EXTRACTED RECORDS Block Start

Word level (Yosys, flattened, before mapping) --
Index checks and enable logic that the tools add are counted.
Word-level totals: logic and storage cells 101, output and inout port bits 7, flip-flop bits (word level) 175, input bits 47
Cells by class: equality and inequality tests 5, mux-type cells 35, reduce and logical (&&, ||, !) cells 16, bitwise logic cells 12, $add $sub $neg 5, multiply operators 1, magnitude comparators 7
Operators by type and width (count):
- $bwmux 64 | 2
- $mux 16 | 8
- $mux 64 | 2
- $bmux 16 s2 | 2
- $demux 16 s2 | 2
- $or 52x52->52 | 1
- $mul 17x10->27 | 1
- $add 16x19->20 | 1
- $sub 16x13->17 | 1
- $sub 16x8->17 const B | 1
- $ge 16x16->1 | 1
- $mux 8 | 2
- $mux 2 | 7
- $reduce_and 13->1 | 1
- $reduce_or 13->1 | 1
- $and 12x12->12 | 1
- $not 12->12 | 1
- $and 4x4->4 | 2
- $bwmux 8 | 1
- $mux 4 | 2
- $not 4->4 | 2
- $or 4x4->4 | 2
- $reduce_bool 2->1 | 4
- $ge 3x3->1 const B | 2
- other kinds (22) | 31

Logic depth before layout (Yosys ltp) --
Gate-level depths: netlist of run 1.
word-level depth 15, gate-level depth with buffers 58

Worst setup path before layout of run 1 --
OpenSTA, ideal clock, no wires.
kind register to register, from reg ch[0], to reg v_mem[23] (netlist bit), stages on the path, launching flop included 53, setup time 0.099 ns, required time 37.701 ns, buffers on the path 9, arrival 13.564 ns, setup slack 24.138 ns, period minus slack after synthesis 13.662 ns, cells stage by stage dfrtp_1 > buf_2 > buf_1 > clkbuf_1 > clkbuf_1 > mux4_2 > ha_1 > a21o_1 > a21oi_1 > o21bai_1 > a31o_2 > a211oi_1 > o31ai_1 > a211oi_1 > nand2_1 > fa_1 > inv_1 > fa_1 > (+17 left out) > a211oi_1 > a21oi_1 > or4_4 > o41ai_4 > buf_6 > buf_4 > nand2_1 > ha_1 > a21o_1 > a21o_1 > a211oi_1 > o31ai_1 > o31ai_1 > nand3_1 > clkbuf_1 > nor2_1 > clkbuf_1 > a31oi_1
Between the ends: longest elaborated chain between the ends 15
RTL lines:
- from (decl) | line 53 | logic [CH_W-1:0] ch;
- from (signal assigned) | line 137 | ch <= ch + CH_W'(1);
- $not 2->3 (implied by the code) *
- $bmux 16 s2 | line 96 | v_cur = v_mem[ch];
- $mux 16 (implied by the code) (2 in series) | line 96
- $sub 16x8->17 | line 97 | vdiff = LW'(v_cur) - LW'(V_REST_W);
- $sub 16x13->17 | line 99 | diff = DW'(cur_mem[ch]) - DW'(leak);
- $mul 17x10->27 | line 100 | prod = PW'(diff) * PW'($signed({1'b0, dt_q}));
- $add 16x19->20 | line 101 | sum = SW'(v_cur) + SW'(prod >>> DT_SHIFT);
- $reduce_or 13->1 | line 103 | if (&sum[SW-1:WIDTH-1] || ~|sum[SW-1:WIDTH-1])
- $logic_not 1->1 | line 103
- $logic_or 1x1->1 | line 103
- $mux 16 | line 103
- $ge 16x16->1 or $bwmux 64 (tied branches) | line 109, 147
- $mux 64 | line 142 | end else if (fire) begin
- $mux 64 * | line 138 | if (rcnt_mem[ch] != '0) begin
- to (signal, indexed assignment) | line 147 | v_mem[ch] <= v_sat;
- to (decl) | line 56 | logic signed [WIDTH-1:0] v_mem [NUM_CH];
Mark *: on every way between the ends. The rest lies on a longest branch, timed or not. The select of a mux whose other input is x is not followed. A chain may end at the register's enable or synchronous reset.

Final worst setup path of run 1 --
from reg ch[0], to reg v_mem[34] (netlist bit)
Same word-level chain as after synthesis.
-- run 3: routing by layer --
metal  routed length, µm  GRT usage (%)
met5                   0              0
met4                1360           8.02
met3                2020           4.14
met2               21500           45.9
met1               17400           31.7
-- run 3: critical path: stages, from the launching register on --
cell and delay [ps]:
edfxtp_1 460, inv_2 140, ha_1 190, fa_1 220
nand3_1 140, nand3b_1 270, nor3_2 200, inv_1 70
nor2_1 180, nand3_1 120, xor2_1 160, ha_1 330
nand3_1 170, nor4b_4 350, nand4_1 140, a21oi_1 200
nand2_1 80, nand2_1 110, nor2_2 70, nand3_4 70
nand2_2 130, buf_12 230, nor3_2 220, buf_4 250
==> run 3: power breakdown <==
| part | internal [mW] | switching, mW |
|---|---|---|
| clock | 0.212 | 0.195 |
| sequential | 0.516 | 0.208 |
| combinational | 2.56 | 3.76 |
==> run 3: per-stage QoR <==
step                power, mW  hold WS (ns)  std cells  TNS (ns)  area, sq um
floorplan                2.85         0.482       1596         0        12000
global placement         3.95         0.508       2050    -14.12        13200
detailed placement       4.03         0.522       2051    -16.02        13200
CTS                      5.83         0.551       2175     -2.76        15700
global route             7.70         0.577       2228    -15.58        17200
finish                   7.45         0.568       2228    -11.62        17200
`src/rtl/alu_pkg.sv`:
```
// Shared ALU op encodings, flag layout and op-class helpers.
// Latency: none (types and pure functions only).
// Backpressure: not applicable.
package alu_pkg;

    typedef enum logic [2:0] {
        ALU_PASS_B   = 3'b000,
        ALU_ADD      = 3'b010,
        ALU_SUBTRACT = 3'b011,
        ALU_AND      = 3'b100,
        ALU_OR       = 3'b101,
        ALU_XOR      = 3'b110
    } alu_op_t;

    typedef struct packed {
        logic negative;
        logic zero;
        logic overflow;
        logic carry_out;
    } alu_flags_t;

    function automatic logic is_arith(alu_op_t op);
        return (op == ALU_ADD) || (op == ALU_SUBTRACT);
    endfunction

    function automatic logic is_unused_op(logic [2:0] cntrl);
        return (cntrl == 3'b001) || (cntrl == 3'b111);
    endfunction

endpackage

```
`src/rtl/alu.sv`:
```
// 64-bit combinational ALU: PASS_B / ADD / SUBTRACT / AND / OR / XOR.
// Latency: purely combinational, full cycle allotted by the surrounding registers.
// Backpressure: none.
module alu (
    input  logic [63:0] a,
    input  logic [63:0] b,
    input  logic [2:0]  cntrl,
    output logic [63:0] result,
    output logic        carry_out,
    output logic        overflow
);

    logic        sub;
    logic [63:0] b_eff;
    logic [64:0] sum_ext;

    always_comb begin
        sub       = (cntrl == 3'b011);
        b_eff     = sub ? ~b : b;
        sum_ext   = {1'b0, a} + {1'b0, b_eff} + {64'd0, sub};
        carry_out = sum_ext[64];
        // Signed overflow: operands agree in sign but the sum does not.
        overflow  = (a[63] == b_eff[63]) && (sum_ext[63] != a[63]);
        case (cntrl)
            3'b000:  result = b;
            3'b010:  result = sum_ext[63:0];
            3'b011:  result = sum_ext[63:0];
            3'b100:  result = a & b;
            3'b101:  result = a | b;
            3'b110:  result = a ^ b;
            default: result = 64'd0;
        endcase
    end

endmodule

```
`src/rtl/rr_arbiter.sv`:
```
// Round-robin one-hot grant over NREQ requests, searching from last_grant+1.
// Latency: grant is combinational; pointer updates on the edge where advance is high.
// Backpressure: requests not granted simply stay pending.
module rr_arbiter #(
    parameter int NREQ  = 2,
    parameter int IDX_W = $clog2(NREQ)
) (
    input  logic              clk,
    input  logic              reset,
    input  logic [NREQ-1:0]   req,
    input  logic              advance,
    output logic [NREQ-1:0]   grant,
    output logic [IDX_W-1:0]  grant_idx
);

    logic [IDX_W-1:0] last_grant_q, last_grant_d;
    logic [IDX_W-1:0] cand;
    logic             found;

    always_comb begin
        grant     = '0;
        grant_idx = '0;
        found     = 1'b0;
        cand      = '0;
        for (int off = 1; off <= NREQ; off++) begin
            cand = IDX_W'((int'(last_grant_q) + off) % NREQ);
            if (!found && req[cand]) begin
                found       = 1'b1;
                grant[cand] = 1'b1;
                grant_idx   = cand;
            end
        end
        last_grant_d = (advance && found) ? grant_idx : last_grant_q;
    end

    always_ff @(posedge clk) begin
        if (reset) begin
            last_grant_q <= IDX_W'(NREQ - 1);
        end else begin
            last_grant_q <= last_grant_d;
        end
    end

endmodule

```
`src/rtl/alu_rr_arbiter.sv`:
```
// Round-robin sharing of one ALU among NREQ requesters; ALU_ARB_ILLEGAL_OP_EN adds rsp_err.
// Latency: accept at edge N, registered response valid after edge N+1; one op per 3 cycles.
// Backpressure: response held in DONE until rsp_ready; no grants while an op is in flight.
module alu_rr_arbiter
    import alu_pkg::*;
#(
    parameter int NREQ = 2,
    parameter int ID_W = $clog2(NREQ)
) (
    input  logic                   clk,
    input  logic                   reset,
    input  logic [NREQ-1:0]        req_valid,
    output logic [NREQ-1:0]        req_ready,
    input  logic [NREQ-1:0][63:0]  req_a,
    input  logic [NREQ-1:0][63:0]  req_b,
    input  logic [NREQ-1:0][2:0]   req_cntrl,
    output logic                   rsp_valid,
    input  logic                   rsp_ready,
    output logic [ID_W-1:0]        rsp_id,
    output logic [63:0]            rsp_result,
`ifdef ALU_ARB_ILLEGAL_OP_EN
    output logic                   rsp_err,
`endif
    output logic [3:0]             rsp_flags
);

    localparam logic [1:0] ST_IDLE = 2'd0;
    localparam logic [1:0] ST_EXEC = 2'd1;
    localparam logic [1:0] ST_DONE = 2'd2;

    logic [1:0]       state_q, state_d;
    logic [63:0]      a_q, a_d, b_q, b_d;
    logic [2:0]       cntrl_q, cntrl_d;
    logic [ID_W-1:0]  id_q, id_d;
    logic             rsp_valid_q, rsp_valid_d;
    logic [ID_W-1:0]  rsp_id_q, rsp_id_d;
    logic [63:0]      rsp_result_q, rsp_result_d;
    alu_flags_t       rsp_flags_q, rsp_flags_d;

    logic [NREQ-1:0]  grant;
    logic [ID_W-1:0]  grant_idx;
    logic             accept;

    logic [2:0]       alu_cntrl;
    logic [63:0]      alu_b;
    logic [63:0]      alu_result;
    logic             alu_carry, alu_ovf;
    alu_flags_t       flags_next;

`ifdef ALU_ARB_ILLEGAL_OP_EN
    logic             rsp_err_q, rsp_err_d;
    logic             op_illegal;
`endif

    rr_arbiter #(.NREQ(NREQ), .IDX_W(ID_W)) u_rr (
        .clk       (clk),
        .reset     (reset),
        .req       (req_valid),
        .advance   (accept),
        .grant     (grant),
        .grant_idx (grant_idx)
    );

    assign req_ready = (state_q == ST_IDLE) ? grant : '0;
    assign accept    = |(req_valid & req_ready);

    always_comb begin
`ifdef ALU_ARB_ILLEGAL_OP_EN
        // Unused encodings become PASS_B of zero so the response is a clean 0.
        op_illegal = is_unused_op(cntrl_q);
        alu_cntrl  = op_illegal ? ALU_PASS_B : cntrl_q;
        alu_b      = op_illegal ? 64'd0 : b_q;
`else
        alu_cntrl  = cntrl_q;
        alu_b      = b_q;
`endif
    end

    alu u_alu (
        .a         (a_q),
        .b         (alu_b),
        .cntrl     (alu_cntrl),
        .result    (alu_result),
        .carry_out (alu_carry),
        .overflow  (alu_ovf)
    );

    always_comb begin
        flags_next.negative  = alu_result[63];
        flags_next.zero      = (alu_result == 64'd0);
        flags_next.overflow  = is_arith(alu_op_t'(alu_cntrl)) && alu_ovf;
        flags_next.carry_out = is_arith(alu_op_t'(alu_cntrl)) && alu_carry;
    end

    always_comb begin
        state_d      = state_q;
        a_d          = a_q;
        b_d          = b_q;
        cntrl_d      = cntrl_q;
        id_d         = id_q;
        rsp_valid_d  = rsp_valid_q;
        rsp_id_d     = rsp_id_q;
        rsp_result_d = rsp_result_q;
        rsp_flags_d  = rsp_flags_q;
`ifdef ALU_ARB_ILLEGAL_OP_EN
        rsp_err_d    = rsp_err_q;
`endif
        case (state_q)
            ST_IDLE: begin
                if (accept) begin
                    a_d     = req_a[grant_idx];
                    b_d     = req_b[grant_idx];
                    cntrl_d = req_cntrl[grant_idx];
                    id_d    = grant_idx;
                    state_d = ST_EXEC;
                end
            end
            ST_EXEC: begin
                rsp_valid_d  = 1'b1;
                rsp_id_d     = id_q;
                rsp_result_d = alu_result;
                rsp_flags_d  = flags_next;
`ifdef ALU_ARB_ILLEGAL_OP_EN
                rsp_err_d    = op_illegal;
`endif
                state_d      = ST_DONE;
            end
            ST_DONE: begin
                if (rsp_ready) begin
                    rsp_valid_d = 1'b0;
                    state_d     = ST_IDLE;
                end
            end
            default: state_d = ST_IDLE;
        endcase
    end

    always_ff @(posedge clk) begin
        if (reset) begin
            state_q      <= ST_IDLE;
            a_q          <= '0;
            b_q          <= '0;
            cntrl_q      <= '0;
            id_q         <= '0;
            rsp_valid_q  <= 1'b0;
            rsp_id_q     <= '0;
            rsp_result_q <= '0;
            rsp_flags_q  <= '0;
`ifdef ALU_ARB_ILLEGAL_OP_EN
            rsp_err_q    <= 1'b0;
`endif
        end else begin
            state_q      <= state_d;
            a_q          <= a_d;
            b_q          <= b_d;
            cntrl_q      <= cntrl_d;
            id_q         <= id_d;
            rsp_valid_q  <= rsp_valid_d;
            rsp_id_q     <= rsp_id_d;
            rsp_result_q <= rsp_result_d;
            rsp_flags_q  <= rsp_flags_d;
`ifdef ALU_ARB_ILLEGAL_OP_EN
            rsp_err_q    <= rsp_err_d;
`endif
        end
    end

    assign rsp_valid  = rsp_valid_q;
    assign rsp_id     = rsp_id_q;
    assign rsp_result = rsp_result_q;
    assign rsp_flags  = rsp_flags_q;
`ifdef ALU_ARB_ILLEGAL_OP_EN
    assign rsp_err    = rsp_err_q;
`endif

endmodule

```
===== src/rtl/banzai_pkg.sv =====
// Shared definitions for the banzai result path: register map, STATUS layout,
// AXI response codes, read-beat payload and small decode/pack helpers.
package banzai_pkg;

    localparam int unsigned AXI_DATA_W = 32;

    localparam logic [7:0] REG_DATA_OFF   = 8'h00;
    localparam logic [7:0] REG_STATUS_OFF = 8'h04;
    localparam logic [7:0] REG_CTRL_OFF   = 8'h08;

    localparam int unsigned STATUS_COUNT_W   = 9;
    localparam int unsigned STATUS_EMPTY_BIT = 16;
    localparam int unsigned STATUS_FULL_BIT  = 17;
    localparam int unsigned STATUS_OVF_BIT   = 24;

    localparam int unsigned CTRL_FLUSH_BIT   = 0;
    localparam int unsigned CTRL_CLR_OVF_BIT = 1;

    localparam logic [1:0] RESP_OKAY   = 2'b00;
    localparam logic [1:0] RESP_SLVERR = 2'b10;

    typedef enum logic [1:0] {
        SEL_DATA,
        SEL_STATUS,
        SEL_CTRL,
        SEL_NONE
    } reg_sel_e;

    // One R-channel beat as held in the response register.
    typedef struct packed {
        logic [1:0]            resp;
        logic [AXI_DATA_W-1:0] data;
    } r_beat_t;

    // Map the low address byte onto a register select.
    function automatic reg_sel_e decode_offset(input logic [7:0] off);
        reg_sel_e sel;
        case (off)
            REG_DATA_OFF:   sel = SEL_DATA;
            REG_STATUS_OFF: sel = SEL_STATUS;
            REG_CTRL_OFF:   sel = SEL_CTRL;
            default:        sel = SEL_NONE;
        endcase
        return sel;
    endfunction

    // Assemble the STATUS word; unlisted bits read as zero.
    function automatic logic [AXI_DATA_W-1:0] pack_status(
        input logic [STATUS_COUNT_W-1:0] count,
        input logic                      empty,
        input logic                      full,
        input logic                      ovf
    );
        logic [AXI_DATA_W-1:0] s;
        s                   = '0;
        s[STATUS_COUNT_W-1:0] = count;
        s[STATUS_EMPTY_BIT] = empty;
        s[STATUS_FULL_BIT]  = full;
        s[STATUS_OVF_BIT]   = ovf;
        return s;
    endfunction

endpackage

EXTRACTED RECORDS Block End

**WHAT TO DO:**
Of the entries above, transcribe exactly those lines that fall between the line containing "- $add 16x19->20 | 1" and the line containing "- to (decl)", together with those two lines.

**WRITTEN SOLUTION:**
- $add 16x19->20 | 1
- $sub 16x13->17 | 1
- $sub 16x8->17 const B | 1
- $ge 16x16->1 | 1
- $mux 8 | 2
- $mux 2 | 7
- $reduce_and 13->1 | 1
- $reduce_or 13->1 | 1
- $and 12x12->12 | 1
- $not 12->12 | 1
- $and 4x4->4 | 2
- $bwmux 8 | 1
- $mux 4 | 2
- $not 4->4 | 2
- $or 4x4->4 | 2
- $reduce_bool 2->1 | 4
- $ge 3x3->1 const B | 2
- other kinds (22) | 31

Logic depth before layout (Yosys ltp) --
Gate-level depths: netlist of run 1.
word-level depth 15, gate-level depth with buffers 58

Worst setup path before layout of run 1 --
OpenSTA, ideal clock, no wires.
kind register to register, from reg ch[0], to reg v_mem[23] (netlist bit), stages on the path, launching flop included 53, setup time 0.099 ns, required time 37.701 ns, buffers on the path 9, arrival 13.564 ns, setup slack 24.138 ns, period minus slack after synthesis 13.662 ns, cells stage by stage dfrtp_1 > buf_2 > buf_1 > clkbuf_1 > clkbuf_1 > mux4_2 > ha_1 > a21o_1 > a21oi_1 > o21bai_1 > a31o_2 > a211oi_1 > o31ai_1 > a211oi_1 > nand2_1 > fa_1 > inv_1 > fa_1 > (+17 left out) > a211oi_1 > a21oi_1 > or4_4 > o41ai_4 > buf_6 > buf_4 > nand2_1 > ha_1 > a21o_1 > a21o_1 > a211oi_1 > o31ai_1 > o31ai_1 > nand3_1 > clkbuf_1 > nor2_1 > clkbuf_1 > a31oi_1
Between the ends: longest elaborated chain between the ends 15
RTL lines:
- from (decl) | line 53 | logic [CH_W-1:0] ch;
- from (signal assigned) | line 137 | ch <= ch + CH_W'(1);
- $not 2->3 (implied by the code) *
- $bmux 16 s2 | line 96 | v_cur = v_mem[ch];
- $mux 16 (implied by the code) (2 in series) | line 96
- $sub 16x8->17 | line 97 | vdiff = LW'(v_cur) - LW'(V_REST_W);
- $sub 16x13->17 | line 99 | diff = DW'(cur_mem[ch]) - DW'(leak);
- $mul 17x10->27 | line 100 | prod = PW'(diff) * PW'($signed({1'b0, dt_q}));
- $add 16x19->20 | line 101 | sum = SW'(v_cur) + SW'(prod >>> DT_SHIFT);
- $reduce_or 13->1 | line 103 | if (&sum[SW-1:WIDTH-1] || ~|sum[SW-1:WIDTH-1])
- $logic_not 1->1 | line 103
- $logic_or 1x1->1 | line 103
- $mux 16 | line 103
- $ge 16x16->1 or $bwmux 64 (tied branches) | line 109, 147
- $mux 64 | line 142 | end else if (fire) begin
- $mux 64 * | line 138 | if (rcnt_mem[ch] != '0) begin
- to (signal, indexed assignment) | line 147 | v_mem[ch] <= v_sat;
- to (decl) | line 56 | logic signed [WIDTH-1:0] v_mem [NUM_CH];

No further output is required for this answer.